Novartis’ (NVS) multiple sclerosis (MS) drug Gilenya continues to show its efficacy in treating patients in the long run. Gilenya is the first approved once-daily oral therapy for the treatment of relapsing forms of MS.
Novartis presented new data on Gilenya from three pivotal studies – TRANSFORMS, FREEDOMS and FREEDOMS extension studies.

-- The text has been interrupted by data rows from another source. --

==> config.mk <==
export PLATFORM = sky130hd
export DESIGN_NAME = bytelink_mem_target_flat
export DESIGN_NICKNAME = d
export VERILOG_FILES = /design/src/rtl/bytelink_mem_target_if.sv /design/src/rtl/bytelink_mem_target.sv /design/src/flat_wrapper.sv
export SDC_FILE = /design/constraint.sdc
export NUM_CORES = 1
export LEC_CHECK = 0
export ABC_AREA = 1
export CORE_UTILIZATION = 50
export DETAILED_ROUTE_END_ITERATION = 7
export PLACE_DENSITY = 0.79
export REMOVE_ABC_BUFFERS = 1
export SETUP_SLACK_MARGIN = 0.05
export SYNTH_ARGS = -nofsm -noshare
export SYNTH_HDL_FRONTEND = slang
export SYNTH_SLANG_ARGS = --single-unit
==> constraint.sdc <==
create_clock -name clk -period 2.4 [get_ports clk]
set_input_delay 0.48 -clock clk [delete_from_list [all_inputs] [get_ports clk]]
set_output_delay 0.48 -clock clk [all_outputs]
set_load 0.02 [all_outputs]
==> src/rtl/bytelink_mem_target_if.sv <==
// Purpose: link and memory-port signal bundle for bytelink_mem_target.
// Latency: none, wires only.
// Backpressure: the link side has none; the memory side stalls through mem_ready.
interface bytelink_mem_target_if #(
    parameter int ADDR_W = 32
);
    // Byte-serial link from the CPU-side handler
    logic              lk_start;
    logic              lk_rw;
    logic [7:0]        lk_addr;
    logic [7:0]        lk_wdata;
    logic [7:0]        lk_rdata;
    logic              lk_rvalid;
    logic              lk_err;
    logic              lk_overrun;

    // Single-beat local memory port
    logic [ADDR_W-1:0] mem_addr;
    logic [31:0]       mem_wdata;
    logic              mem_we;
    logic              mem_re;
    logic [31:0]       mem_rdata;
    logic              mem_ready;

    // Environment view: CPU link handler plus SRAM/peripheral decode
    modport master (
        output lk_start, lk_rw, lk_addr, lk_wdata, mem_rdata, mem_ready,
        input  lk_rdata, lk_rvalid, lk_err, lk_overrun,
        input  mem_addr, mem_wdata, mem_we, mem_re
    );

    // Target view: the memory-side endpoint itself
    modport slave (
        input  lk_start, lk_rw, lk_addr, lk_wdata, mem_rdata, mem_ready,
        output lk_rdata, lk_rvalid, lk_err, lk_overrun,
        output mem_addr, mem_wdata, mem_we, mem_re
    );
endinterface

==> src/rtl/bytelink_mem_target.sv <==
// Purpose: memory-side endpoint of the byte-serial link; gathers a 4-beat request, does one memory access, returns 4 response bytes.
// Latency: request at S+4, first response byte at R+1 (min 5 cycles after beat 0, 9-cycle frame); optional timeout via BYTELINK_TIMEOUT_EN.
// Backpressure: none toward the link (early lk_start is dropped and flagged in sticky lk_overrun); memory stalls via mem_ready.
module bytelink_mem_target #(
    parameter int ADDR_W         = 32,
    parameter int TIMEOUT_CYCLES = 255
) (
    input  logic                  clk,
    input  logic                  rst_n,
    bytelink_mem_target_if.slave  bus
);

    // Elaboration-time parameter sanity
    if (ADDR_W < 1 || ADDR_W > 32) begin : g_bad_addr_w
        $error("bytelink_mem_target: ADDR_W must be 1..32");
    end
    if (TIMEOUT_CYCLES < 1 || TIMEOUT_CYCLES > 65535) begin : g_bad_timeout
        $error("bytelink_mem_target: TIMEOUT_CYCLES must be 1..65535");
    end

    typedef enum logic [1:0] {
        IDLE    = 2'd0,
        COLLECT = 2'd1,
        MEM     = 2'd2,
        RESP    = 2'd3
    } state_t;

    // Everything captured from the link for one request
    typedef struct packed {
        logic        rw;
        logic [31:0] addr;
        logic [31:0] wdata;
    } frame_t;

    state_t      state_q;
    state_t      state_nxt;
    logic [1:0]  beat_q;        // beat index in COLLECT (1..3) and RESP (0..3)
    frame_t      frame_q;
    logic [23:0] resp_sh_q;     // response bytes 1..3 still to be sent
    logic [7:0]  lk_rdata_q;
    logic        lk_rvalid_q;
    logic        lk_overrun_q;
    logic        mem_we_q;
    logic        mem_re_q;

    logic        done;          // MEM finishes this cycle (ready or timeout)
    logic        timeout;
    logic        cap_en;
    logic [1:0]  cap_idx;
    logic        mem_we_nxt;
    logic        mem_re_nxt;
    logic        rvalid_nxt;
    logic [31:0] resp_word;

`ifdef BYTELINK_TIMEOUT_EN
    localparam logic [15:0] TMO_LAST = 16'(TIMEOUT_CYCLES - 1);

    logic [15:0] tmo_cnt_q;
    logic        lk_err_q;

    // Cycles spent in MEM; zero whenever outside MEM so every entry starts at 0
    always_ff @(posedge clk or negedge rst_n) begin
        if (!rst_n) begin
            tmo_cnt_q <= 16'd0;
        end else if (state_q != MEM) begin
            tmo_cnt_q <= 16'd0;
        end else begin
            tmo_cnt_q <= tmo_cnt_q + 16'd1;
        end
    end

    // Give up only on the last permitted cycle if memory still is not ready
    assign timeout = (state_q == MEM) && !bus.mem_ready && (tmo_cnt_q == TMO_LAST);

    // Error flag follows the response it belongs to and clears as RESP ends
    always_ff @(posedge clk or negedge rst_n) begin
        if (!rst_n) begin
            lk_err_q <= 1'b0;
        end else if (done) begin
            lk_err_q <= timeout;
        end else if (state_q == RESP && state_nxt != RESP) begin
            lk_err_q <= 1'b0;
        end
    end

    assign bus.lk_err = lk_err_q;
`else
    assign timeout    = 1'b0;
    assign bus.lk_err = 1'b0;
`endif

    // State register
    always_ff @(posedge clk or negedge rst_n) begin
        if (!rst_n) begin
            state_q <= IDLE;
        end else begin
            state_q <= state_nxt;
        end
    end

    // Next-state logic; lk_start only matters in IDLE
    always_comb begin
        state_nxt = state_q;
        case (state_q)
            IDLE:    if (bus.lk_start)    state_nxt = COLLECT;
            COLLECT: if (beat_q == 2'd3)  state_nxt = MEM;
            MEM:     if (done)            state_nxt = RESP;
            RESP:    if (beat_q == 2'd3)  state_nxt = IDLE;
            default:                      state_nxt = IDLE;
        endcase
    end

    // FSM outputs: capture strobes, completion, and next values of registered outputs
    always_comb begin
        done    = 1'b0;
        cap_en  = 1'b0;
        cap_idx = beat_q;
        case (state_q)
            IDLE: begin
                cap_en  = bus.lk_start;
                cap_idx = 2'd0;
            end
            COLLECT: cap_en = 1'b1;
            MEM:     done   = bus.mem_ready || timeout;
            default: ;
        endcase
        mem_we_nxt = (state_nxt == MEM) &&  frame_q.rw;
        mem_re_nxt = (state_nxt == MEM) && !frame_q.rw;
        rvalid_nxt = (state_nxt == RESP);
    end

    // Word returned to the link: all ones on timeout, zero for writes, else read data
    always_comb begin
        resp_word = 32'h0000_0000;
        if (timeout) begin
            resp_word = 32'hFFFF_FFFF;
        end else if (!frame_q.rw) begin
            resp_word = bus.mem_rdata;
        end
    end

    // Beat counter: 1..3 through COLLECT, 0..3 through RESP, held at 0 in MEM
    always_ff @(posedge clk or negedge rst_n) begin
        if (!rst_n) begin
            beat_q <= 2'd0;
        end else if (state_q == IDLE) begin
            beat_q <= bus.lk_start ? 2'd1 : 2'd0;
        end else if (state_q == COLLECT || state_q == RESP) begin
            beat_q <= beat_q + 2'd1;
        end
    end

    // Byte lane capture, LSB first; rw is taken only on the start beat
    always_ff @(posedge clk or negedge rst_n) begin
        if (!rst_n) begin
            frame_q <= '0;
        end else if (cap_en) begin
            frame_q.addr[{cap_idx, 3'b000} +: 8]  <= bus.lk_addr;
            frame_q.wdata[{cap_idx, 3'b000} +: 8] <= bus.lk_wdata;
            if (state_q == IDLE) begin
                frame_q.rw <= bus.lk_rw;
            end
        end
    end

    // Memory request strobes are registered so they rise at S+4 and drop at R+1
    always_ff @(posedge clk or negedge rst_n) begin
        if (!rst_n) begin
            mem_we_q <= 1'b0;
            mem_re_q <= 1'b0;
        end else begin
            mem_we_q <= mem_we_nxt;
            mem_re_q <= mem_re_nxt;
        end
    end

    // Response serializer: byte 0 loads on completion, the rest shift out one per beat
    always_ff @(posedge clk or negedge rst_n) begin
        if (!rst_n) begin
            lk_rdata_q  <= 8'h00;
            resp_sh_q   <= 24'h00_0000;
            lk_rvalid_q <= 1'b0;
        end else begin
            lk_rvalid_q <= rvalid_nxt;
            if (done) begin
                lk_rdata_q <= resp_word[7:0];
                resp_sh_q  <= resp_word[31:8];
            end else if (state_q == RESP) begin
                lk_rdata_q <= (state_nxt == RESP) ? resp_sh_q[7:0] : 8'h00;
                resp_sh_q  <= {8'h00, resp_sh_q[23:8]};
            end
        end
    end

    // Sticky flag for a frame start that arrived while busy
    always_ff @(posedge clk or negedge rst_n) begin
        if (!rst_n) begin
            lk_overrun_q <= 1'b0;
        end else if (bus.lk_start && state_q != IDLE) begin
            lk_overrun_q <= 1'b1;
        end
    end

    assign bus.lk_rdata   = lk_rdata_q;
    assign bus.lk_rvalid  = lk_rvalid_q;
    assign bus.lk_overrun = lk_overrun_q;
    assign bus.mem_we     = mem_we_q;
    assign bus.mem_re     = mem_re_q;
    assign bus.mem_addr   = frame_q.addr[ADDR_W-1:0];
    assign bus.mem_wdata  = frame_q.wdata;

endmodule

==> src/flat_wrapper.sv <==
// flat-port wrapper written by rule: the top's interface ports become plain ports
module bytelink_mem_target_flat 
#(
    parameter int ADDR_W         = 32,
    parameter int TIMEOUT_CYCLES = 255
)
  (clk, rst_n, bus_lk_start, bus_lk_rw, bus_lk_addr, bus_lk_wdata, bus_mem_rdata, bus_mem_ready, bus_lk_rdata, bus_lk_rvalid, bus_lk_err, bus_lk_overrun, bus_mem_addr, bus_mem_wdata, bus_mem_we, bus_mem_re);
  bytelink_mem_target_if #(.ADDR_W(ADDR_W)) bus_i ();
  input  logic clk;
  input  logic rst_n;
  input wire logic [$bits(bus_i.lk_start)-1:0] bus_lk_start;
  input wire logic [$bits(bus_i.lk_rw)-1:0] bus_lk_rw;
  input wire logic [$bits(bus_i.lk_addr)-1:0] bus_lk_addr;
  input wire logic [$bits(bus_i.lk_wdata)-1:0] bus_lk_wdata;
  input wire logic [$bits(bus_i.mem_rdata)-1:0] bus_mem_rdata;
  input wire logic [$bits(bus_i.mem_ready)-1:0] bus_mem_ready;
  output wire logic [$bits(bus_i.lk_rdata)-1:0] bus_lk_rdata;
  output wire logic [$bits(bus_i.lk_rvalid)-1:0] bus_lk_rvalid;
  output wire logic [$bits(bus_i.lk_err)-1:0] bus_lk_err;
  output wire logic [$bits(bus_i.lk_overrun)-1:0] bus_lk_overrun;
  output wire logic [$bits(bus_i.mem_addr)-1:0] bus_mem_addr;
  output wire logic [$bits(bus_i.mem_wdata)-1:0] bus_mem_wdata;
  output wire logic [$bits(bus_i.mem_we)-1:0] bus_mem_we;
  output wire logic [$bits(bus_i.mem_re)-1:0] bus_mem_re;
  assign bus_i.lk_start = bus_lk_start;
  assign bus_i.lk_rw = bus_lk_rw;
  assign bus_i.lk_addr = bus_lk_addr;
  assign bus_i.lk_wdata = bus_lk_wdata;
  assign bus_i.mem_rdata = bus_mem_rdata;
  assign bus_i.mem_ready = bus_mem_ready;
  assign bus_lk_rdata = bus_i.lk_rdata;
  assign bus_lk_rvalid = bus_i.lk_rvalid;
  assign bus_lk_err = bus_i.lk_err;
  assign bus_lk_overrun = bus_i.lk_overrun;
  assign bus_mem_addr = bus_i.mem_addr;
  assign bus_mem_wdata = bus_i.mem_wdata;
  assign bus_mem_we = bus_i.mem_we;
  assign bus_mem_re = bus_i.mem_re;
  bytelink_mem_target #(.ADDR_W(ADDR_W), .TIMEOUT_CYCLES(TIMEOUT_CYCLES)) u_core (.clk(clk), .rst_n(rst_n), .bus(bus_i));
endmodule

The data indicates that continued treatment with Gilenya can lead to a reduction in brain volume loss in patients suffering from relapsing forms of MS.
It was also observed that a higher proportion of patients treated with Gilenya remained free from disability progression.

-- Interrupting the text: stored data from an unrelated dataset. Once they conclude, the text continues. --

## src/rtl/reaction_pkg.sv

```systemverilog
// Shared types and widths for the reaction timer.
package reaction_pkg;

   localparam int TIME_W   = 14;
   localparam int WINNER_W = 3;

   typedef enum logic [2:0] {
      IDLE,
      ARM,
      WAIT,
      RUN,
      DONE,
      FAULT
   } rt_state_t;

endpackage

```

## src/rtl/tick_gen.sv

```systemverilog
// Tick prescaler: one-cycle pulse every CLK_HZ/TICK_HZ clocks, realigned by restart.
module tick_gen #(
   parameter int CLK_HZ  = 100_000_000,
   parameter int TICK_HZ = 1000
) (
   input  logic clk,
   input  logic reset,
   input  logic restart,
   output logic tick
);

   localparam int PERIOD = CLK_HZ / TICK_HZ;
   localparam int CNT_W  = (PERIOD > 1) ? $clog2(PERIOD) : 1;

   generate
      if (CLK_HZ < TICK_HZ) begin : g_bad_ratio
         $error("tick_gen: CLK_HZ must be >= TICK_HZ");
      end
   endgenerate

   logic [CNT_W-1:0] cnt;

   // Down-counter; terminal count (zero) is the tick, then reload.
   always_ff @(posedge clk or posedge reset) begin
      if (reset)
         cnt <= '0;
      else if (restart || cnt == '0)
         cnt <= CNT_W'(PERIOD - 1);
      else
         cnt <= cnt - CNT_W'(1);
   end

   assign tick = (cnt == '0);

endmodule

```

## src/rtl/reaction_timer_core.sv

```systemverilog
// Reaction timer: random foreperiod, stimulus, first-stop capture and fault handling.
//
//   state | meaning
//   IDLE  | waiting for a start edge
//   ARM   | one cycle: load random foreperiod, clear results
//   WAIT  | foreperiod countdown; a stop edge here is a false start
//   RUN   | stimulus on, counting reaction ticks
//   DONE  | valid result held until clear
//   FAULT | false start or timeout held until clear
module reaction_timer_core
   import reaction_pkg::*;
#(
   parameter int          CLK_HZ    = 100_000_000,
   parameter int          TICK_HZ   = 1000,
   parameter int          N_PLAYERS = 2,
   parameter int          MIN_DELAY = 1000,
   parameter int          RAND_BITS = 11,
   parameter int          TIMEOUT   = 9999,
   parameter logic [15:0] LFSR_SEED = 16'hACE1
) (
   input  logic                 clk,
   input  logic                 reset,
   input  logic                 start,
   input  logic                 clear,
   input  logic [N_PLAYERS-1:0] stop,
   output logic                 stim,
   output logic [TIME_W-1:0]    time_ticks,
   output logic [WINNER_W-1:0]  winner,
   output logic                 result_valid,
   output logic                 false_start,
   output logic                 timed_out,
   output logic                 busy
);

   localparam int DLY_MAX = MIN_DELAY + (1 << RAND_BITS) - 1;
   localparam int DLY_W   = (DLY_MAX > 1) ? $clog2(DLY_MAX + 1) : 1;

   generate
      if (N_PLAYERS < 1 || N_PLAYERS > 8) begin : g_bad_players
         $error("reaction_timer_core: N_PLAYERS must be 1..8");
      end
   endgenerate

   rt_state_t             state, state_nxt;
   logic [DLY_W-1:0]      delay, delay_nxt, delay_load;
   logic [TIME_W-1:0]     time_nxt;
   logic [WINNER_W-1:0]   winner_nxt, stop_win;
   logic                  rv_nxt, fs_nxt, to_nxt, clr_res;
   logic [15:0]           lfsr;
   logic                  start_q, clear_q;
   logic [N_PLAYERS-1:0]  stop_q;
   logic                  start_edge, clear_edge;
   logic [N_PLAYERS-1:0]  stop_edge;
   logic                  tick, restart;

   assign start_edge = start & ~start_q;
   assign clear_edge = clear & ~clear_q;
   assign stop_edge  = stop & ~stop_q;
   assign delay_load = DLY_W'(MIN_DELAY) + DLY_W'(lfsr[RAND_BITS-1:0]);

   tick_gen #(
      .CLK_HZ  (CLK_HZ),
      .TICK_HZ (TICK_HZ)
   ) u_tick_gen (
      .clk     (clk),
      .reset   (reset),
      .restart (restart),
      .tick    (tick)
   );

   // Lowest pressing index wins simultaneous stops.
   always_comb begin
      stop_win = '0;
      for (int i = N_PLAYERS - 1; i >= 0; i--)
         if (stop_edge[i]) stop_win = WINNER_W'(i);
   end

   always_comb begin
      state_nxt  = state;
      delay_nxt  = delay;
      time_nxt   = time_ticks;
      winner_nxt = winner;
      rv_nxt     = result_valid;
      fs_nxt     = false_start;
      to_nxt     = timed_out;
      clr_res    = 1'b0;
      restart    = 1'b0;
      case (state)
         IDLE: if (start_edge) state_nxt = ARM;
         ARM: begin
            restart   = 1'b1;
            clr_res   = 1'b1;
            state_nxt = clear_edge ? IDLE : WAIT;
            delay_nxt = delay_load;
         end
         WAIT: begin
            if (clear_edge) begin
               state_nxt = IDLE;
               clr_res   = 1'b1;
            end else if (|stop_edge) begin
               state_nxt  = FAULT;
               fs_nxt     = 1'b1;
               winner_nxt = stop_win;
            end else if (delay == '0) begin
               state_nxt = RUN;
               restart   = 1'b1;
            end else if (tick) begin
               delay_nxt = delay - DLY_W'(1);
            end
         end
         RUN: begin
            // A stop in a tick cycle wins, so the pre-increment count is kept.
            if (clear_edge) begin
               state_nxt = IDLE;
               clr_res   = 1'b1;
            end else if (|stop_edge) begin
               state_nxt  = DONE;
               rv_nxt     = 1'b1;
               winner_nxt = stop_win;
            end else if (tick) begin
               if (time_ticks >= TIME_W'(TIMEOUT - 1)) begin
                  state_nxt = FAULT;
                  to_nxt    = 1'b1;
                  time_nxt  = TIME_W'(TIMEOUT);
               end else begin
                  time_nxt = time_ticks + TIME_W'(1);
               end
            end
         end
         DONE, FAULT: begin
            if (clear_edge) begin
               state_nxt = IDLE;
               clr_res   = 1'b1;
            end
         end
         default: state_nxt = IDLE;
      endcase
      if (clr_res) begin
         time_nxt   = '0;
         winner_nxt = '0;
         rv_nxt     = 1'b0;
         fs_nxt     = 1'b0;
         to_nxt     = 1'b0;
      end
   end

   always_ff @(posedge clk or posedge reset) begin
      if (reset) begin
         state        <= IDLE;
         delay        <= '0;
         time_ticks   <= '0;
         winner       <= '0;
         result_valid <= 1'b0;
         false_start  <= 1'b0;
         timed_out    <= 1'b0;
         lfsr         <= LFSR_SEED;
         start_q      <= 1'b0;
         clear_q      <= 1'b0;
         stop_q       <= '0;
      end else begin
         state        <= state_nxt;
         delay        <= delay_nxt;
         time_ticks   <= time_nxt;
         winner       <= winner_nxt;
         result_valid <= rv_nxt;
         false_start  <= fs_nxt;
         timed_out    <= to_nxt;
         lfsr         <= {lfsr[14:0], lfsr[15] ^ lfsr[13] ^ lfsr[12] ^ lfsr[10]};
         start_q      <= start;
         clear_q      <= clear;
         stop_q       <= stop;
      end
   end

   // Decoded straight from state so an async reset drops them immediately.
   assign stim = (state == RUN);
   assign busy = (state == ARM) || (state == WAIT) || (state == RUN);

endmodule

```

Novartis presented this new data at the European Committee for Treatment and Research in Multiple Sclerosis in Denmark.
In addition, Novartis also released data from an international MS registry and a U.S. health claims data base which showed that Gilenya was more effective in reducing risks of relapses compared to standard therapies.
Novartis licensed Gilenya from Mitsubishi Tanabe Pharma Corporation. We note that Gilenya is approved in the U.S. for relapsing forms of MS. In the EU, Gilenya is approved for adult patients with highly active relapsing-remitting MS (RRMS).
We are encouraged by the data on Gilenya, which showed the effectiveness of the drug against standard treatments in the long run. We note that Gilenya was one of the top selling drugs of Novartis in the first half of 2013 generating sales of $889 million, up 68% year over year.
However, competition is intensifying in the MS market for Gilenya given the presence of various treatments from Biogen Idec (BIIB).
Biogen is the market leader in therapies for the treatment of MS with key drugs such as Avonex and Tysabri. Moreover, Biogen received a huge boost recently with its oral MS treatment, Tecfidera, gaining U.S. approval in Mar 2013. Tecfidera is currently under review in the EU.